Otra de las posibles razones de su ostracismo es que la implicación política de Cusack va más allá de ser la imagen de una ONG o Embajador de Buena Voluntad de la ONU. El actor es uno de los fundadores de la Freedom of the Press Foundation, una organización que se ocupa de financiar y apoyar la libertad de expresión y la libertad de prensa en todo el mundo y que nació después de que Visa, MasterCard y Paypal dejaran de trabajar con WikiLeaks, amenazando la existencia de esta organización.
En relación con este mismo activismo, en 2014 viajó a Rusia junto a la escritora Arundhati Roy y el economista Daniel Ellsberg para entrevistar a Edward Snowden, el analista informático que filtró en 2013 datos clasificados de la Agencia de Seguridad Nacional estadounidense y tuvo que huir del país. Aquella visita dio como resultado el libro Things that Can and Cannot Be Said: Essays and Conversations (Cosas que pueden y no pueden decirse: ensayos y conversaciones), escrito a cuatro manos por Cusack y Roy.
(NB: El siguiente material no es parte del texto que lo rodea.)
===== config.mk =====
export PLATFORM = sky130hd
export DESIGN_NAME = rcc_vdd_reg
export DESIGN_NICKNAME = d
export VERILOG_FILES = /design/src/source/rcc_pkg.sv /design/src/source/rcc_reg_decode.sv /design/src/source/rcc_rst_flags.sv /design/src/source/rcc_read_result.sv /design/src/source/rcc_vdd_reg.sv
export SDC_FILE = /design/constraint.sdc
export NUM_CORES = 1
export LEC_CHECK = 0
export ABC_AREA = 1
export BUFFER_PORTS_ARGS = -buffer_cell sky130_fd_sc_hd__buf_2
export CORE_MARGIN = 2
export CORE_UTILIZATION = 52
export CTS_CLUSTER_DIAMETER = 50
export DETAILED_ROUTE_END_ITERATION = 12
export MAX_ROUTING_LAYER = met4
export PLACE_DENSITY = 0.87
export SLEW_MARGIN = 20
export SYNTH_ARGS = -nofsm -noshare
export SYNTH_HDL_FRONTEND = slang
export SYNTH_HIERARCHICAL = 1
export SYNTH_SLANG_ARGS = --single-unit
export TNS_END_PERCENT = 30

===== constraint.sdc =====
create_clock -name clk -period 4.59 [get_ports clk]
set_input_delay 0.459 -clock clk [delete_from_list [all_inputs] [get_ports clk]]
set_output_delay 0.459 -clock clk [all_outputs]
set_load 0.005 [all_outputs]

===== src/source/rcc_pkg.sv =====
// --------------------
// register map and word layout for the reset-cause block
// core k status word sits at 0x04 + 4*k, word aligned only
// bit 18 and bits 15..0 of the status word read as zero
// --------------------
package rcc_pkg;

  // --------------------
  // widths
  // --------------------
  // data word
  localparam int rcc_data_w = 32;
  // byte address
  localparam int rcc_addr_w = 8;
  // reset sources per core
  localparam int num_rst_src = 14;

  // one bit per reset source
  // msb to lsb: lpwr2 lpwr1 wwdg2 wwdg1 iwdg2 iwdg1 sft2 sft1 por pin bor d2 d1 obl
  typedef logic [num_rst_src-1:0] rst_src_t;

  // bit positions inside rst_src_t that the logic refers to by name
  localparam int src_obl   = 0;
  localparam int src_d1    = 1;
  localparam int src_por   = 5;
  localparam int src_lpwr2 = 13;

  // --------------------
  // address map
  // --------------------
  // control/status word
  localparam logic [rcc_addr_w-1:0] addr_csr      = 8'h00;
  // core 0 reset status word
  localparam logic [rcc_addr_w-1:0] addr_rsr_base = 8'h04;

  // --------------------
  // word views
  // --------------------
  // reset status view, one per core
  typedef struct packed {
    // lpwr2 down to d1, same order as rst_src_t
    logic [num_rst_src-2:0] rstf;
    logic                   rsvd18;
    // option byte load
    logic                   oblrstf;
    // remove flags, holds the core's flags clear while set
    logic                   rmvf;
    logic [15:0]            rsvd_lo;
  } rsr_view_t;

  // control/status view
  typedef struct packed {
    logic [rcc_data_w-2:0] rsvd;
    // low speed oscillator enable
    logic                  lsion;
  } csr_view_t;

  // one bus word, read either way depending on the address
  typedef union packed {
    rsr_view_t rsr;
    csr_view_t csr;
  } rcc_word_u;

  // --------------------
  // register select
  // --------------------
  // sel_none covers unknown and misaligned addresses
  typedef enum logic [1:0] {
    sel_csr,
    sel_rsr,
    sel_none
  } reg_sel_e;

endpackage


===== src/source/rcc_reg_decode.sv =====
// --------------------
// one access in flight, the next req is taken after ack was seen
// cmd_valid pulses one cycle, one edge after req is first seen high
// --------------------
`timescale 1ns/1ps

module rcc_reg_decode #(
  parameter int num_cpu = 2,
  localparam int cpu_w = (num_cpu > 1) ? $clog2(num_cpu) : 1
) (
  input  logic                          clk,
  input  logic                          rst,
  input  logic                          req,
  input  logic                          wr,
  input  logic [rcc_pkg::rcc_addr_w-1:0] addr,
  input  rcc_pkg::rcc_word_u            wdata,
  input  logic                          ack,
  output logic                          cmd_valid,
  output logic                          cmd_wr,
  output rcc_pkg::reg_sel_e             cmd_sel,
  output logic [cpu_w-1:0]              cmd_cpu,
  output rcc_pkg::rcc_word_u            cmd_wdata
);
  import rcc_pkg::*;

  // set from acceptance until ack is seen
  logic                  busy;
  // accepted, command issues on the next edge
  logic                  pend;
  logic                  accept;
  // address relative to core 0 status word
  logic [rcc_addr_w-1:0] rsr_off;
  logic [rcc_addr_w-3:0] rsr_idx;
  reg_sel_e              sel_d;
  logic [cpu_w-1:0]      cpu_d;

  // new request, previous one fully closed
  assign accept = req && !ack && !busy;

  // --------------------
  // address decode
  // --------------------
  assign rsr_off = addr - addr_rsr_base;
  assign rsr_idx = rsr_off[rcc_addr_w-1:2];

  always_comb begin
    sel_d = sel_none;
    cpu_d = '0;
    if (addr[1:0] != 2'b00) begin
      // misaligned, nothing selected
      sel_d = sel_none;
    end else if (addr == addr_csr) begin
      sel_d = sel_csr;
    end else if ((addr >= addr_rsr_base) && (int'(rsr_idx) < num_cpu)) begin
      sel_d = sel_rsr;
      cpu_d = rsr_idx[cpu_w-1:0];
    end
  end

  // --------------------
  // handshake state
  // --------------------
  always_ff @(posedge clk) begin
    if (rst) begin
      busy      <= 1'b0;
      pend      <= 1'b0;
      cmd_valid <= 1'b0;
    end else begin
      // pend delays issue by one cycle
      pend      <= accept;
      cmd_valid <= pend;
      if (accept) begin
        busy <= 1'b1;
      end else if (ack) begin
        busy <= 1'b0;
      end
    end
  end

  // command fields, captured on accept and stable while cmd_valid is high
  always_ff @(posedge clk) begin
    if (accept) begin
      cmd_wr    <= wr;
      cmd_sel   <= sel_d;
      cmd_cpu   <= cpu_d;
      cmd_wdata <= wdata;
    end
  end

endmodule


===== src/source/rcc_rst_flags.sv =====
// --------------------
// flags are sticky until the core's rmvf is written 1
// every source sets the same flag in every core
// por flag comes out of rst set, all other state clears
// --------------------
`timescale 1ns/1ps

module rcc_rst_flags #(
  parameter int num_cpu = 2,
  localparam int cpu_w = (num_cpu > 1) ? $clog2(num_cpu) : 1
) (
  input  logic                            clk,
  input  logic                            rst,
  input  rcc_pkg::rst_src_t               rst_src,
  input  logic                            cmd_valid,
  input  logic                            cmd_wr,
  input  rcc_pkg::reg_sel_e               cmd_sel,
  input  logic [cpu_w-1:0]                cmd_cpu,
  input  rcc_pkg::rcc_word_u              cmd_wdata,
  output rcc_pkg::rst_src_t [num_cpu-1:0] flags,
  output logic [num_cpu-1:0]              rmvf,
  output logic                            lsion
);
  import rcc_pkg::*;

  // value after rst, only the power-on flag set
  localparam rst_src_t flags_rst_val = rst_src_t'(1) << src_por;

  // write strobes, one cycle wide
  logic csr_we;
  logic rsr_we;

  assign csr_we = cmd_valid && cmd_wr && (cmd_sel == sel_csr);
  assign rsr_we = cmd_valid && cmd_wr && (cmd_sel == sel_rsr);

  // --------------------
  // per core status
  // --------------------
  for (genvar k = 0; k < num_cpu; k++) begin : g_core

    // remove-flags bit, written through the status view only
    always_ff @(posedge clk) begin
      if (rst) begin
        rmvf[k] <= 1'b0;
      end else if (rsr_we && (cmd_cpu == k[cpu_w-1:0])) begin
        rmvf[k] <= cmd_wdata.rsr.rmvf;
      end
    end

    // sticky flags
    always_ff @(posedge clk) begin
      if (rst) begin
        flags[k] <= flags_rst_val;
      end else if (rmvf[k]) begin
        // rmvf wins over any source pulse
        flags[k] <= '0;
      end else begin
        // accumulate, a flag never clears by itself
        flags[k] <= flags[k] | rst_src;
      end
    end

  end

  // --------------------
  // control/status
  // --------------------
  // lsion lives in bit 0, upper wdata bits ignored
  always_ff @(posedge clk) begin
    if (rst) begin
      lsion <= 1'b0;
    end else if (csr_we) begin
      lsion <= cmd_wdata.csr.lsion;
    end
  end

endmodule


===== src/source/rcc_read_result.sv =====
// --------------------
// result comes one edge after cmd_valid, writes read back zero
// ack holds until req is seen low
// --------------------
`timescale 1ns/1ps

module rcc_read_result #(
  parameter int num_cpu = 2,
  localparam int cpu_w = (num_cpu > 1) ? $clog2(num_cpu) : 1
) (
  input  logic                            clk,
  input  logic                            rst,
  input  logic                            req,
  input  logic                            cmd_valid,
  input  logic                            cmd_wr,
  input  rcc_pkg::reg_sel_e               cmd_sel,
  input  logic [cpu_w-1:0]                cmd_cpu,
  input  rcc_pkg::rst_src_t [num_cpu-1:0] flags,
  input  logic [num_cpu-1:0]              rmvf,
  input  logic                            lsion,
  output logic                            ack,
  output rcc_pkg::rcc_word_u              rdata,
  output logic                            err
);
  import rcc_pkg::*;

  // read word for the selected register
  rcc_word_u rd_word;

  // --------------------
  // read mux
  // --------------------
  always_comb begin
    rd_word = '0;
    case (cmd_sel)
      sel_csr: rd_word.csr.lsion = lsion;
      sel_rsr: begin
        // source order in the word matches rst_src_t
        rd_word.rsr.rstf    = flags[cmd_cpu][src_lpwr2:src_d1];
        rd_word.rsr.oblrstf = flags[cmd_cpu][src_obl];
        rd_word.rsr.rmvf    = rmvf[cmd_cpu];
      end
      default: rd_word = '0;
    endcase
  end

  // --------------------
  // response
  // --------------------
  always_ff @(posedge clk) begin
    if (rst) begin
      ack   <= 1'b0;
      err   <= 1'b0;
      rdata <= '0;
    end else if (cmd_valid) begin
      ack   <= 1'b1;
      err   <= (cmd_sel == sel_none);
      // zero for writes and for unmapped addresses
      rdata <= (cmd_wr || (cmd_sel == sel_none)) ? '0 : rd_word;
    end else if (!req) begin
      // master has let go, close the handshake
      ack <= 1'b0;
    end
  end

endmodule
Y esa no es la única forma en la que el actor expresa su compromiso político. Lo ha hecho en muchas más ocasiones, como por ejemplo con su activa participación en las protestas tras el asesinato de George Floyd que galvanizó el movimiento Black Lives Matter o mediante su papel como azote de la ultraderecha a través de Twitter, donde muestra su faceta más crítica y en la que se describe a sí mismo como “apocalyptic shit disturber and elephant trainer (Perturbador de mierda apocalíptica y entrenador de elefantes)”.
El regreso frustrado al primer plano
Hace apenas un año parecía que las cosas iban a cambiar. Tras haberse mantenido alejado del mundo de la televisión durante casi toda su carrera, salvo breve aparición en Frasier en 1996, el actor había accedido a participar en su primer proyecto de serie. Se trataba de la versión estadounidense de la británica Utopia, en la que interpretaba a un magnate de la biotecnología, uno de esos (Musk, Bezos, Zuckerberg) a los que suele criticar en su cuenta de Twitter.
El paso a la televisión intrigaba a Cusack, o eso repetía en las entrevistas de la época. Quizá esperaba que su carrera remontase el vuelo en otras pantallas, tal y como les había pasado a otros muchos actores de su generación. Pero aunque la crítica valoró su interpretación, la serie fue cancelada por parte de Amazon y no habrá segunda temporada.
Al menos nos queda su Twitter, donde cada noche, sin falta, Cusack muestra su ira contra las grandes corporaciones, el régimen de Vladimir Putin, los continuos anuncios del retorno de Donald Trump o el excesivo gasto militar de los Estados Unidos, una afición que aunque quizá no le resulte demasiado sana para su salud mental, confiesa que le resulta difícil de abandonar. “Me encantaría pensar en otras cosas”, confesó en 2020. “Poesía. Amor. Cualquier cosa. Pero no vivimos en un momento en el que eso sea posible. Es verdad que a veces puedo ir demasiado lejos, pero lo único que pretendo es transmitir el mensaje de que estamos caminando sonámbulos hacia un futuro que puede ser increíblemente oscuro. Quién sabe, quizá ser tan franco perjudique mi carrera… Yo solo sé que, saber que no me estoy quedando callado durante todo este tiempo, me ayuda a dormir mejor por las noches”.